Las excavaciones arqueológicas han traído a luz inscripciones que muestran que en los tiempos de Abraham, la ciudad de Ur era rica y próspera. Muchos de sus edificios públicos han sido desenterrados también, y son notables en especial las ruinas de un gran templo construído en honor de “Sin”, el dios de la luna. En el Talmud existe una antigua tradición que dice que el padre de Abram, Taré, era hacedor de ídolos y que Abram ya de niño se rebelaba contra ellos. Aún cuando se acepte o no la exactitud literal de este relato, parecería prefigurar el espíritu de independencia y de religión verdadera que el patriarca había de manifestar más tarde a pesar de los antecedentes aparentemente paganos de su familia.
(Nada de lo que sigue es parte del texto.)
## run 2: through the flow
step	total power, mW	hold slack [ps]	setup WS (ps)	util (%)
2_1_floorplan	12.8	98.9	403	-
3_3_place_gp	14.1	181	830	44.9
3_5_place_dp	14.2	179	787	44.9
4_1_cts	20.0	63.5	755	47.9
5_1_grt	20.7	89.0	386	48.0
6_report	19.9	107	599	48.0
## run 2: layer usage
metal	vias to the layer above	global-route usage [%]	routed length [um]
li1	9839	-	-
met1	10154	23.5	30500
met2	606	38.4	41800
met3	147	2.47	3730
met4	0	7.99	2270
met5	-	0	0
### src/rtl/nnsb_pkg.sv
// ============================================================================
// nnsb_pkg
// Shared types and constants for the nearest-neighbor scale blit.
// ============================================================================
package nnsb_pkg;

    localparam int POS_W  = 12;
    localparam int CH_W   = 8;
    localparam int CFG_DW = 13;
    localparam int REL_W  = POS_W + 2;

    localparam logic [CH_W-1:0] ALPHA_OPAQUE = 8'hFF;

    typedef enum logic {
        REQ_LOAD = 1'b0,
        REQ_COMP = 1'b1
    } t_req;

    typedef enum logic [2:0] {
        CFG_SRC_W    = 3'd0,
        CFG_SRC_H    = 3'd1,
        CFG_CANVAS_C = 3'd2,
        CFG_CANVAS_R = 3'd3,
        CFG_TGT_W    = 3'd4,
        CFG_TGT_H    = 3'd5,
        CFG_OFF_X    = 3'd6,
        CFG_OFF_Y    = 3'd7
    } t_cfg_idx;

    localparam logic [8:0]        RST_SRC_W    = 9'd256;
    localparam logic [8:0]        RST_SRC_H    = 9'd256;
    localparam logic [POS_W-1:0]  RST_CANVAS_C = 12'd640;
    localparam logic [POS_W-1:0]  RST_CANVAS_R = 12'd480;
    localparam logic [POS_W-1:0]  RST_TGT_W    = 12'd640;
    localparam logic [POS_W-1:0]  RST_TGT_H    = 12'd480;
    localparam logic [CFG_DW-1:0] RST_OFF      = 13'd0;

    typedef struct packed {
        t_req             req_type;
        logic [POS_W-1:0] pos_x;
        logic [POS_W-1:0] pos_y;
        logic [CH_W-1:0]  in_red;
        logic [CH_W-1:0]  in_green;
        logic [CH_W-1:0]  in_blue;
        logic [CH_W-1:0]  in_alpha;
    } t_in_beat;

    typedef struct packed {
        logic [CH_W-1:0] out_red;
        logic [CH_W-1:0] out_green;
        logic [CH_W-1:0] out_blue;
        logic [CH_W-1:0] out_alpha;
        logic            covered;
    } t_out_beat;

    typedef struct packed {
        logic [8:0]               src_w;
        logic [8:0]               src_h;
        logic [POS_W-1:0]         canvas_c;
        logic [POS_W-1:0]         canvas_r;
        logic [POS_W-1:0]         tgt_w;
        logic [POS_W-1:0]         tgt_h;
        logic signed [CFG_DW-1:0] off_x;
        logic signed [CFG_DW-1:0] off_y;
    } t_cfg;

    typedef struct packed {
        logic             vld;
        t_req             req;
        logic             wr_ok;
        logic             hit;
        logic [CH_W-1:0]  red;
        logic [CH_W-1:0]  green;
        logic [CH_W-1:0]  blue;
        logic [CH_W-1:0]  alpha;
        logic [POS_W-1:0] pos_x;
        logic [POS_W-1:0] pos_y;
    } t_meta;

endpackage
A su debido tiempo Taré hizo planes para inmigrar a la tierra de Canaán, mas en vez de dirigirse unos 960 kilómetros al oeste cruzando el desierto asirio, él siguió la ruta acostumbrada que era más larga, la cual seguía el valle del río Eufrates hasta llegar a Carán, en la Mesopotamia, a más o menos 880 kilómetros al noroeste de la ciudad de Ur y tal vez a 200 kilómetros al noreste de la ciudad de Aleppo. Entre aquellos que acompañaron a Taré se encontraban Abram y su esposa, que en aquella época se llamaba Sarai. Taré tenía toda la intención de ir a Canaán, pero su muerte impidió el cumplimiento de su propósito (véase Génesis 11:31, 32).
Su hijo mayor, Abram, le sucedió como guía del grupo y sin duda la decisión de si el grupo debía seguir viajando era su responsabilidad. No sabemos cuánto tiempo permaneció Abram en Carán, mas el llamado que él había recibido del Señor posee eterna significación y ha sido relatado en estas potentes palabras del Génesis (12:1, 2): “Véte de tu tierra, y del lugar de tu nacimiento, y de la casa de tu padre, a la tierra que yo te mostraré. Y haré de ti una nación grande, y te bendeciré, y engrandeceré tu nombre; y tu serás una bendición.”
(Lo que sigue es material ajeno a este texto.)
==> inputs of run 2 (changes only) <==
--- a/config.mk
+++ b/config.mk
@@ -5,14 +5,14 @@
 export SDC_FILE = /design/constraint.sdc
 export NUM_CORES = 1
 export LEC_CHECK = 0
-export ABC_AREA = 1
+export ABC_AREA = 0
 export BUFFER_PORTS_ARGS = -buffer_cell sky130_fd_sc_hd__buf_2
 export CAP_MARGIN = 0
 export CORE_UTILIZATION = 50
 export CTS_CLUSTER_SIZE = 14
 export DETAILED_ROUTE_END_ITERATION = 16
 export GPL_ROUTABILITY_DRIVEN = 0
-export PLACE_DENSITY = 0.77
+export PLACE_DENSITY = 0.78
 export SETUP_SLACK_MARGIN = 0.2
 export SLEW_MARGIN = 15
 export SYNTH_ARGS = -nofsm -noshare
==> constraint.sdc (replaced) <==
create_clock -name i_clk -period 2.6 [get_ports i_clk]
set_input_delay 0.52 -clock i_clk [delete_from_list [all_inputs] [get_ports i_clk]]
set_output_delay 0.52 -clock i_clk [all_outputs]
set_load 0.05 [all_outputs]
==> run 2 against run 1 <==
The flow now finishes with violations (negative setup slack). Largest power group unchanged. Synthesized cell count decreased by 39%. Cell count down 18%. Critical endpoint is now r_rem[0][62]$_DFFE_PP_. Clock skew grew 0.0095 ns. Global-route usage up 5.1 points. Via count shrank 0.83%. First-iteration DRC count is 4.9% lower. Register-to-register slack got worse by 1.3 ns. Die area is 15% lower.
[src/hw/rtl/bru_pkg.sv]
// Shared types and constants for the bitmap row unpacker.
package bru_pkg;

    // Source pixel formats (format register codes)
    localparam logic [1:0] FMT_PAL8   = 2'd0;
    localparam logic [1:0] FMT_RGB555 = 2'd1;
    localparam logic [1:0] FMT_BGR24  = 2'd2;
    localparam logic [1:0] FMT_ARGB32 = 2'd3;

    // Configuration register indexes
    localparam logic [1:0] REG_FORMAT    = 2'd0;
    localparam logic [1:0] REG_ROW_WIDTH = 2'd1;
    localparam logic [1:0] REG_ROW_COUNT = 2'd2;

    // Input word commands
    localparam logic CMD_PALETTE = 1'b0;
    localparam logic CMD_DATA    = 1'b1;

    // Rows per frame never exceed this
    localparam logic [12:0] MAX_ROWS = 13'd4096;

    // 5-5-5 channel masks
    localparam logic [15:0] MASK_RED   = 16'h7C00;
    localparam logic [15:0] MASK_GREEN = 16'h03E0;
    localparam logic [15:0] MASK_BLUE  = 16'h001F;

    // Decoded pixel handed from the unpacker to the output pipeline
    typedef struct packed {
        logic        valid;
        logic        palette;
        logic [31:0] pixel;
        logic        row_end;
        logic        frame_end;
    } pix_info_t;

endpackage
==> src/rtl/hsfc_frame.sv <==
// Frame store, fill position and per-byte decode with result generation.
module hsfc_frame
  import hsfc_pkg::*;
(
  input  logic       clk,
  input  logic       rst_n,
  input  logic       byte_vld,
  input  byte_t      rx_byte,
  output logic       res_vld,
  output frame_res_t res
);

  byte_t store_r   [STORE_SLOTS];
  byte_t store_nxt [STORE_SLOTS];
  pos_t  pos_r, pos_nxt;
  byte_t prev_r, prev_nxt;

  logic              put;
  logic              frame_hit;
  logic [CALC_W-1:0] calc;
  logic [RXSUM_W-1:0] rxsum;

  assign calc = {3'b000, store_r[1]} + {3'b000, store_r[2]} + {3'b000, store_r[3]}
              + {3'b000, store_r[4]} + {3'b000, store_r[5]};
  assign rxsum = {store_r[6], store_r[7]};

  assign frame_hit = (pos_r == POS_FULL) && (store_r[0] == START_MARK)
                   && (store_r[1] == TYPE_I);

  always_comb begin
    store_nxt = store_r;
    pos_nxt   = pos_r;
    prev_nxt  = prev_r;
    put       = 1'b0;
    res_vld   = 1'b0;
    if (byte_vld) begin
      prev_nxt = rx_byte;
      if (rx_byte == START_MARK) begin
        put = 1'b1;
      end else if (rx_byte inside {TYPE_I, TYPE_F}) begin
        if (prev_r == START_MARK) begin
          store_nxt[0] = START_MARK;
          store_nxt[1] = rx_byte;
          pos_nxt      = POS_BODY;
        end
      end else if (pos_r inside {[POS_BODY:POS_LAST]}) begin
        put = 1'b1;
      end else if (rx_byte == END_MARK) begin
        res_vld = frame_hit;
        pos_nxt = '0;
      end else begin
        put = 1'b1;
      end
      if (put) begin
        if (pos_r < POS_FULL) begin
          store_nxt[pos_r[SLOT_IDX_W-1:0]] = rx_byte;
        end
        if (pos_r < POS_MAX) begin
          pos_nxt = pos_r + 4'd1;
        end
      end
    end
  end

  always_comb begin
    res.sum_ok       = (rxsum == {5'b00000, calc});
    res.payload_0    = store_r[2];
    res.payload_1    = store_r[3];
    res.payload_2    = store_r[4];
    res.payload_3    = store_r[5];
    res.received_sum = rxsum;
    res.computed_sum = calc;
  end

  always_ff @(posedge clk) begin
    if (!rst_n) begin
      pos_r  <= '0;
      prev_r <= '0;
      for (int i = 0; i < STORE_SLOTS; i++) begin
        store_r[i] <= '0;
      end
    end else begin
      pos_r   <= pos_nxt;
      prev_r  <= prev_nxt;
      store_r <= store_nxt;
    end
  end

endmodule
`config.mk`:
```
export PLATFORM = sky130hd
export DESIGN_NAME = tlv_metric_packet_parser
export DESIGN_NICKNAME = d
export VERILOG_FILES = /design/src/rtl/core/tmp_pkg.sv /design/src/rtl/core/tmp_ram.sv /design/src/rtl/core/tmp_outq.sv /design/src/rtl/core/tmp_core.sv /design/src/rtl/core/tlv_metric_packet_parser.sv
export VERILOG_INCLUDE_DIRS = /design/src /design/src/rtl/core
export SDC_FILE = /design/constraint.sdc
export NUM_CORES = 2
export LEC_CHECK = 0
export BUFFER_PORTS_ARGS = -buffer_cell sky130_fd_sc_hd__buf_2
export CAP_MARGIN = 20
export CORE_ASPECT_RATIO = 1.2
export CORE_MARGIN = 2
export CORE_UTILIZATION = 25
export CTS_BUF_LIST = sky130_fd_sc_hd__clkbuf_8
export DETAILED_ROUTE_END_ITERATION = 12
export PLACE_DENSITY = 0.51
export REMOVE_ABC_BUFFERS = 1
export SLEW_MARGIN = 20
export SYNTH_ARGS = -nofsm -noshare
export SYNTH_HDL_FRONTEND = slang
export SYNTH_HIERARCHICAL = 1
export SYNTH_SLANG_ARGS = --single-unit
```
`constraint.sdc`:
```
create_clock -name clk_i -period 9.8 [get_ports clk_i]
set_input_delay 2.45 -clock clk_i [delete_from_list [all_inputs] [get_ports clk_i]]
set_output_delay 2.45 -clock clk_i [all_outputs]
set_load 0.02 [all_outputs]
```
Al considerar la prontitud con que Abram respondió a este llamado a la acción, es menester notar el valiente espíritu pionero que le impulsaba y que se demostraba en su buena voluntad de dejar los grandes edificios y la prosperidad ya establecida aunque idólatra de Ur. Ahora a la edad de setenta y cinco años lo vemos emprender audazmente un viaje a una tierra desconocida y distante, donde tendría que vivir en tiendas de campaña, como también lo harían más tarde su hijo Isaac y su nieto Jacob “coherederos de la misma promesa: porque esperaba la ciudad que tiene los cimientos; cuyo arquitecto y hacedor es Dios” (Hebreos 11:9, 10). La fe, la obediencia y la confianza en el apoyo divino fueron por cierto la base de su éxito, como también constituyeron los cimientos de la ciudad espiritual que él contemplaba, y éstas fueron las cualidades que hicieron de él el fundador y el padre del pueblo escogido.